Trigonometry Made Easy: Integration by Parts Demystified

Integration by Parts is made of the product rule of differentiation. The derivative of \(uv\) is \(u’v + uv’\) and integrates both sides.

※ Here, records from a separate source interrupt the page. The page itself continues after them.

**config.mk**
```make
export PLATFORM = sky130hd
export DESIGN_NAME = kbd_scan_ctrl
export DESIGN_NICKNAME = d
export VERILOG_FILES = /design/src/rtl/kbd_scan_ctrl.sv
export SDC_FILE = /design/constraint.sdc
export NUM_CORES = 1
export LEC_CHECK = 0
export ABC_AREA = 1
export CAP_MARGIN = 0
export CORE_MARGIN = 2
export CORE_UTILIZATION = 30
export CTS_CLUSTER_DIAMETER = 50
export CTS_CLUSTER_SIZE = 25
export DETAILED_ROUTE_END_ITERATION = 16
export PLACE_DENSITY_LB_ADDON = 0.12
export RECOVER_POWER = 25
export SLEW_MARGIN = 20
export SYNTH_ARGS = -nofsm -noshare
export SYNTH_HDL_FRONTEND = slang
export SYNTH_SLANG_ARGS = --single-unit
```
**constraint.sdc**
```tcl
create_clock -name clk -period 2 [get_ports clk]
set_input_delay 0.4 -clock clk [delete_from_list [all_inputs] [get_ports clk]]
set_output_delay 0.4 -clock clk [all_outputs]
set_load 0.005 [all_outputs]
```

\( \begin{aligned} \require{color}
(uv)’ &= u’v + uv’ \\
uv &= \int u’v + \int uv’ \\
\int u’v &= uv-\int uv’ \text{ or } \int uv’ = uv-\int u’v
\end{aligned} \)

Worked Examples of Integration by Parts

\( \displaystyle
\text{Let }A_n = \int_{0}^{\frac{\pi}{2}} \cos^{2n} x dx \text{ and } B_n = \int_{0}^{\frac{\pi}{2}} x^2 \cos^{2n} x dx, \text{where } n \text{ is an integer, } n \ge 0 \text{ and } A_n > 0, \ B_n > 0. \\
\displaystyle \text{The recurrence formula is } n A_n = \frac{2n-1}{2} A_{n-1}.
\)

\( \displaystyle
(a) \ \ \ \text{Show that } A_n = 2n \int_{0}^{\frac{\pi}{2}} x \sin x \cos^{2n-1} x dx \text{ for } n\ge 1. \)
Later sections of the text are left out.